During the AST traversal, the walker also visits the bounds extracted from `syn::Generics`. It substitutes the generic placeholders with the inferred concrete types and appends them to the generated function as a `where` clause.
**Original DSL:**
```rust
rule key_value_map<K: Hash + Eq, V>(k_parser, v_parser) -> HashMap<K, V> = ...
```
**Generated Concrete Output (Passed to Backends):**
```rust
// The generic parameters are stripped from the signature...
fn __key_value_map_string_i32(input: ParseStream) -> Result<HashMap<String, i32>>
// ...but the trait bounds are preserved as concrete type assertions!
where
String: Hash + Eq,
{
// Concrete Action Block
}
```
If `String` did not implement `Hash`, `rustc` would immediately halt compilation at this exact `where` clause, preserving the exact safety guarantees the user requested.
### 1.4. Backend Lowering
The backends (`syn-grammar`, `winnow-grammar`) receive the monomorphized, concrete rules. They do not need to process any generic logic. They simply desugar the AST into their optimized target structures (e.g., translating a `[T]` return type into a `winnow::combinator::separated` block or a `syn` `while` loop).
---
## 2. Consequences
### Advantages
* **Zero-Cost Verification:** By translating trait bounds into concrete `where` clauses, the macro defers the actual type-checking to `rustc`, ensuring mathematically proven trait verification without writing a custom type-checker in the macro.
* **Left-Recursion Safety:** Because all higher-order rules are flattened into standard concrete rules at macro-expansion time, the static call graph remains fully visible.
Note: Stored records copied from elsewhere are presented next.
$ cat src/rtl/main.sv
// Single-cycle accumulator CPU: 11-bit PC fetches 16-bit instructions, one ACC, HLT freezes until reset.
// Build option MAIN_SIGN_EXTEND_EN: sign-extend the 11-bit immediate instead of zero-extending it.
module main (
  input  logic        clk,
  input  logic        rst_n,
  output logic [10:0] Addr,
  input  logic [15:0] Data,
  output logic        WrRam,
  output logic        RdRam,
  output logic [10:0] Addr_DM,
  output logic [15:0] In_Data,
  input  logic [15:0] Out_Data
);

  typedef enum logic [4:0] {
    OP_HLT  = 5'b00000,
    OP_STO  = 5'b00001,
    OP_LD   = 5'b00010,
    OP_LDI  = 5'b00011,
    OP_ADD  = 5'b00100,
    OP_ADDI = 5'b00101,
    OP_SUB  = 5'b00110,
    OP_SUBI = 5'b00111
  } opcode_e;

  typedef enum logic {
    ST_RUN,
    ST_HALT
  } state_e;

  state_e      state_q, state_d;
  logic [10:0] pc_q, pc_d;
  logic [15:0] acc_q, acc_d;
  opcode_e     opcode;
  logic [10:0] operand;
  logic [15:0] imm;
  logic        running;

  assign opcode  = opcode_e'(Data[15:11]);
  assign operand = Data[10:0];
  assign running = (state_q == ST_RUN);

`ifdef MAIN_SIGN_EXTEND_EN
  assign imm = {{5{operand[10]}}, operand};
`else
  assign imm = {5'b0, operand};
`endif

  always_ff @(posedge clk or negedge rst_n) begin
    if (!rst_n) begin
      state_q <= ST_RUN;
      pc_q    <= '0;
      acc_q   <= '0;
    end else begin
      state_q <= state_d;
      pc_q    <= pc_d;
      acc_q   <= acc_d;
    end
  end

  always_comb begin
    state_d = state_q;
    if (running && opcode == OP_HLT) state_d = ST_HALT;
  end

  // Halted or executing HLT: PC and ACC hold; undefined opcodes just advance the PC.
  always_comb begin
    pc_d  = pc_q;
    acc_d = acc_q;
    if (running && opcode != OP_HLT) begin
      pc_d = pc_q + 11'd1;
      case (opcode)
        OP_LD:   acc_d = Out_Data;
        OP_LDI:  acc_d = imm;
        OP_ADD:  acc_d = acc_q + Out_Data;
        OP_ADDI: acc_d = acc_q + imm;
        OP_SUB:  acc_d = acc_q - Out_Data;
        OP_SUBI: acc_d = acc_q - imm;
        default: acc_d = acc_q;
      endcase
    end
  end

  // Strobes are gated by rst_n so nothing reaches memory while reset is held.
  always_comb begin
    WrRam = 1'b0;
    RdRam = 1'b0;
    if (running && rst_n) begin
      case (opcode)
        OP_STO:                WrRam = 1'b1;
        OP_LD, OP_ADD, OP_SUB: RdRam = 1'b1;
        default: ;
      endcase
    end
  end

  assign Addr    = pc_q;
  assign Addr_DM = operand;
  assign In_Data = acc_q;

endmodule

$ cat config.mk
export PLATFORM = sky130hd
export DESIGN_NAME = main
export DESIGN_NICKNAME = d
export VERILOG_FILES = /design/src/rtl/main.sv
export SDC_FILE = /design/constraint.sdc
export NUM_CORES = 1
export LEC_CHECK = 0
export CORE_UTILIZATION = 55
export CTS_CLUSTER_SIZE = 10
export DETAILED_ROUTE_END_ITERATION = 8
export HOLD_SLACK_MARGIN = 0.02
export PLACE_DENSITY = 0.95
export SLEW_MARGIN = 20
export SYNTH_ARGS = -nofsm -noshare
export SYNTH_HDL_FRONTEND = slang
export SYNTH_SLANG_ARGS = --single-unit
$ cat constraint.sdc
create_clock -name clk -period 3.9 [get_ports clk]
set_input_delay 0.78 -clock clk [delete_from_list [all_inputs] [get_ports clk]]
set_output_delay 0.78 -clock clk [all_outputs]
set_load 0.005 [all_outputs]
After elaboration in Yosys (flattened, before gate mapping)
Index checks and enable logic that the tools add are counted.
{"block": "totals", "input_bits": 34, "word_cells": 29, "register_bits": 28}
{"block": "op_classes", "n_mux": 5, "n_reduce_logical": 8, "bitwise_logic": 1, "n_addsub": 5, "n_eq_ne": 7}
{"op": "$pmux W16 S6", "count": 1}
{"op": "$eq A5 B3 Y1 const B", "count": 4}
{"op": "$add A16 B11 Y16", "count": 1}
{"op": "$add A16 B16 Y16", "count": 1}
{"op": "$sub A16 B11 Y16", "count": 1}
{"op": "$sub A16 B16 Y16", "count": 1}
{"op": "$add A11 B1 Y11 const B", "count": 1}
{"op": "$eq A5 B2 Y1 const B", "count": 2}
{"op": "$reduce_bool A6 Y1", "count": 1}
{"op": "$eq A5 B1 Y1 const B", "count": 1}
{"op": "$logic_not A5 Y1", "count": 1}
{"op": "$reduce_bool A5 Y1", "count": 1}
{"op": "$mux W1", "count": 4}
{"op": "$logic_and A1 B1 Y1", "count": 3}
{"op": "$reduce_or A3 Y1", "count": 1}
{"op": "$reduce_and A2 Y1", "count": 1}
{"op": "$not A1 Y1", "count": 1}

Logic depth before layout (Yosys ltp)
{"block": "depth", "depth_word": 4, "ltp_mapped": 17, "ltp_nobuf": 16}

Worst setup path after synthesis
OpenSTA, ideal clock, no wires.
{"block": "synth_timing", "path_type": "input to register", "from": "in Data[15]", "to": "reg acc_q[13] (netlist: In_Data[13])", "path_stages": 14, "setup_time_ns": 0.126, "t_arrival_ns": 3.612, "setup_slack_ns": 0.162, "path_buffers": 2, "cell_sequence": "nor2_1 > and2_1 > clkbuf_1 > clkbuf_1 > a31oi_1 > o221ai_1 > ha_1 > nor2b_1 > o31a_1 > o21ai_1 > o21ai_1 > a221oi_1 > xor2_1 > o22ai_1"}
{"block": "synth_via", "elab_chain_cells": 3}
{"item": "from (decl)", "line_no": "7", "rtl": "input logic [15:0] Data,"}
{"item": "$eq A5 B3 Y1, or another cell as far along", "line_no": "72", "rtl": "case (opcode)"}
{"item": "$reduce_bool A6 Y1 (no line) or $logic_and A1 B1 Y1 (tied branches)"}
{"item": "$reduce_and A2 Y1 (no line)"}
{"item": "to (signal assigned)", "line_no": "53", "rtl": "acc_q <= '0;"}
{"item": "to (signal assigned)", "line_no": "57", "rtl": "acc_q <= acc_d;"}
{"item": "to (decl)", "line_no": "33", "rtl": "logic [15:0] acc_q, acc_d;"}
Parallel ways exist; a longest one is shown, timed or not.
A chain may end at the register's enable or synchronous reset.

Final worst setup path
{"block": "layout_timing", "from": "in Out_Data[8]", "to": "reg acc_q[15] (netlist: In_Data[15])"}
{"block": "layout_via", "elab_chain_cells": 2}
{"item": "from (decl)", "line_no": "12", "rtl": "input logic [15:0] Out_Data"}
{"item": "$sub A16 B16 Y16 or $add A16 B16 Y16 (tied branches)", "line_no": "77, 75"}
{"item": "$pmux W16 S6 (*)", "line_no": "72"}
Mark *: on every way between the ends. The rest lies on a longest branch, timed or not.

==> impl_metrics.py <==
metrics = {
    "status": {
        "status": "complete, but fails checks",
        "violations": "design-rule violations, negative setup slack",
    },
    "synth": {
        "ys_async_sr_fraction": 1.000,
        "yosys-top-cells-count": "48 x nand2_1, 31 x nor2_1, 28 x dfrtp_1, 26 x a21oi_1, 24 x o21ai_0",
        "synthTopCellsByArea": "dfrtp_1 23%, ha_1 7.3%, nand2_1 5.8%",
        "ys_types": 55,
        "synth_fp_nets": 448,
        "yosysWarningCount": 0,
        "synth_most_common_cell": "nand2_1",
        "synth_ff_type": "dfrtp_1",
        "synth_top_cell_area_share": 0.2261,
        "netlist_area_um2": 3099,
        "postSynthAreaPerCell_um2": 7.846,
        "synth_top_area_cell": "dfrtp_1",
        "synth_edf_count": 0,
        "ys_seq_elements": 28,
        "yosysSeqAreaShare": 0.2261,
        "netlist_instances": 395,
    },
    "placement": {
        "dpl.hpwl_um": 9221,
        "preCtsSetupSlack_ps": -316.3,
        "placed_cell_area_um2": 4387,
        "portBuffers": 73,
        "gp_congestion": 1.012,
    },
    "worst_setup_path": {
        "arrival_ps": 4270,
        "crit_chain": "clkdlybuf4s50_1, nor3_1, nand3_1, nor3_2, o21ai_0, nand2_1, a22oi_1, ha_1, nand4_1, or2_2, o211a_1, or3_4, a21o_1, nand3_2",
        "cp.buffers_inverters": 1,
        "critPathTopFamily": "simple AND/OR/NAND/NOR gates",
        "required_ps": 4120,
        "r2r_setup_slack_ps": 1170,
        "crit_slowest_cell": "clkdlybuf4s50_1",
        "cp_max_fo": 3,
        "end_kind": "flip-flop",
        "path_class": "in2reg",
        "worstSetupStartpointType": "primary input",
        "cpPeakStageDelay_ps": 510,
    },
    "timing": {
        "post-route-min-period_ps": 4050,
        "setup_ws_ps": -150.0,
        "timing.fmax_ghz": 0.2469,
        "whs_ps": 475.5,
        "fin_setup_tns_ps": -429.2,
        "slew_violations": 0,
        "finalCritPeriodShare": 1.038,
        "fin_skew_ps": 5.576,
        "hold_viol": 0,
        "maxSlewHeadroom": 0.3489,
        "tightest_slew_ps": 973.0,
        "setup_viol": 7,
    },
    "pwr": {
        "power_frac_seq": 0.225,
        "p_sw_uw": 1081,
        "p_sw_frac": 0.4439,
        "vdd_drop_max_mv": 0.4741,
        "pwr-share-clk": 0.074,
        "internal_power_uw": 1354,
        "leakage_uw": 0.002147,
        "combPwrFrac": 0.702,
        "power.density_nw_per_um2": 515.8,
    },
    "cts": {
        "cts_sinks": 28,
        "cts.htree.levels": 1,
        "cts_buffers": 3,
        "cts_root_buf": "clkbuf_8",
        "insertion_delay_ps": 280,
        "hold_buffers": 0,
        "clock_path_buffers": 2,
        "path_clk_slew_ps": 90,
        "cts_tree": "yes",
    },
    "global_routing": {
        "overflow": 0,
        "grt_pass1_vias": 3970,
        "grt.total_usage": 0.4105,
        "grt_pass1_wl_um": 19070,
        "grt_max_degree": 29,
        "antenna_found_initial": 1,
    },
    "layout": {
        "fin_nets": 583,
        "final_core_util": 0.8958,
        "fin_area_um2": 4721,
        "areaGrowthSynthToFinish_pct": 52.32,
        "drive_gt1_frac": 0.2665,
    },
    "floorplan": {
        "core_area_um2": 5270,
        "dieArea_um2": 5939,
        "fp.dieW_um": 77.07,
        "num_io_pins": 74,
        "rows": 26,
        "initial_utilization": 0.5881,
        "chipHeight_um": 77.07,
    },
    "route": {
        "dr.pass1.iters": 9,
        "via_per_inst": 7.493,
        "dr_wl_met3_um": 2353,
        "drc": 24,
        "drt-total-wl_um": 15190,
        "m1WireLength_um": 4939,
        "drt_iter0_markers": 1339,
        "dr.max_layer_used": "met4",
        "wl_met2_um": 6249,
        "drtAntennaViolNets": 0,
        "num_vias": 4496,
        "wl_per_cell_um": 25.31,
    },
    "run": {
        "maxCapViolCount": 0,
    },
    "hold_path": {
        "min_path_type": "reg2reg",
    },
}
[sequential cells by signal (all words and copies together), names as in the netlist]
register,flops
Addr,11
state_q,1
In_Data,16
[placed cells by master, fill, tap and decap left out, types with 3 or more instances in the layout]
cell             netlist  routed
buf_6                  0       4
o22ai_1               11       7
nand4_1                6       6
a22oi_1                8       7
o21ai_0               24      21
o22ai_2                0       4
o21ai_1                6       7
nand3_1               10      10
inv_1                 12      11
a21oi_2                0       5
clkdlybuf4s50_1        0      62
nor3_1                 9       7
nand2_1               48      45
xor2_1                12      12
a221oi_2               0       3
clkbuf_8               0       4
dfrtp_1               28      28
a222oi_1               7       7
a21oi_1               26      20
a21o_1                 8       8
o21a_1                 4       4
and3_1                 5       5
o211ai_1               3       3
nor4_1                 3       3
buf_4                 11      83
nor2_1                31      31
nand2_2                0       3
xnor2_1               19      19
ha_1                  18      15
nor2b_1                4       3
nor4_4                 2       3
o21bai_1               3       3
mux2i_1               13      12
dlymetal6s2s_1         0      11
[per-layer routing]
| layer | vias up | GRT usage |
|---|---|---|
| met5 | - | 0 |
| met4 | 0 | 0.2679 |
| met3 | 234 | 0.08810 |
| met2 | 588 | 0.6750 |
| met1 | 1953 | 0.4814 |
| li1 | 1721 | - |
[path summary, 6_finish.rpt]
check	startpoint	endpoint	depth (start not counted)
max	Out_Data[8]	In_Data[15]	14
min	Addr[10]	Addr[10]	1
max reg2reg	In_Data[0]	In_Data[6]	12
min reg2reg	Addr[10]	Addr[10]	1
max in group asynchronous	rst_n	Addr[4]	2
min in group asynchronous	rst_n	In_Data[1]	2
[logic make-up (layout without fill, tap and decap cells)]
group,after synthesis,in the layout,synth area share
flip-flops,28,28,0.2261
multiplexers,15,15,0.04925
AO/OA/AOI/OAI,121,121,0.2568
other,0,1,0
AND/OR/NAND/NOR,137,137,0.2341
XOR/XNOR,31,31,0.08761
adder cells (fa/ha/maj),19,19,0.07913
buffers and inverters,44,178,0.06701
[stage by stage]
stage,instances,power (µW)
floorplan,395,1234
global placement,589,1849
detailed placement,589,1951
CTS,593,2150
global route,600,2518
finish,600,2435
[what timing repair did]
item	CTS	global route
pin swaps	1	26
setup endpoints to repair	1	12
resized for setup	5	52
buffers inserted	0	6
[power by group through the flow]
stage / Clock, µW / Combinational, µW / Sequential (µW)
after floorplan: 0 / 717 / 516
after global placement: 0 / 1330 / 522
after detailed placement: 0 / 1420 / 532
after CTS: 180 / 1440 / 531
after global routing: 193 / 1770 / 551
final: 179 / 1710 / 547
[cell type report]
cell class | instances | area [µm²]
timing repair buffer | 161 | 1446
inverter | 13 | 48.80
tap | 70 | 87.58
clock buffer | 4 | 55.05
antenna | 1 | 2.502
fill | 214 | 549.3
sequential | 28 | 700.7
multi-input combinational | 323 | 2380
[worst register-to-register path, stage by stage, from the launching register on]
cell,delay [ps]
dfrtp_1,440
inv_1,90
ha_1,190
inv_1,70
fa_1,400
a21o_1,200
a21oi_1,240
buf_4,170
o21bai_1,70
a21oi_1,190
xnor2_1,80
a222oi_1,320
o21ai_0,140
Note: power is estimated with default switching activity, not from simulation.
The automatic left-recursion elimination algorithm functions perfectly without modification.
* **Unified Frontend Parsing:** Utilizing `syn::Generics` allows the `syn-grammar-model` to rely entirely on battle-tested parsing infrastructure.
* **Backend Simplicity:** Backends are relieved of all generic resolution logic, allowing them to focus strictly on emitting the most performant parsing combinators for their specific domain.
### Risks and Mitigations
* **Binary Bloat (Code Duplication):** Monomorphization generates a distinct Rust function for every unique instantiation of a generic rule. This is deemed an acceptable trade-off to maintain static call graph visibility, closely mirroring `rustc`'s own generic monomorphization behavior.
* **Nested Resolution Complexity:** Deeply nested generic invocations (e.g., `list(list(integer))`) require recursive template substitution. The AST walker mitigates infinite loops by enforcing a strict expansion depth limit.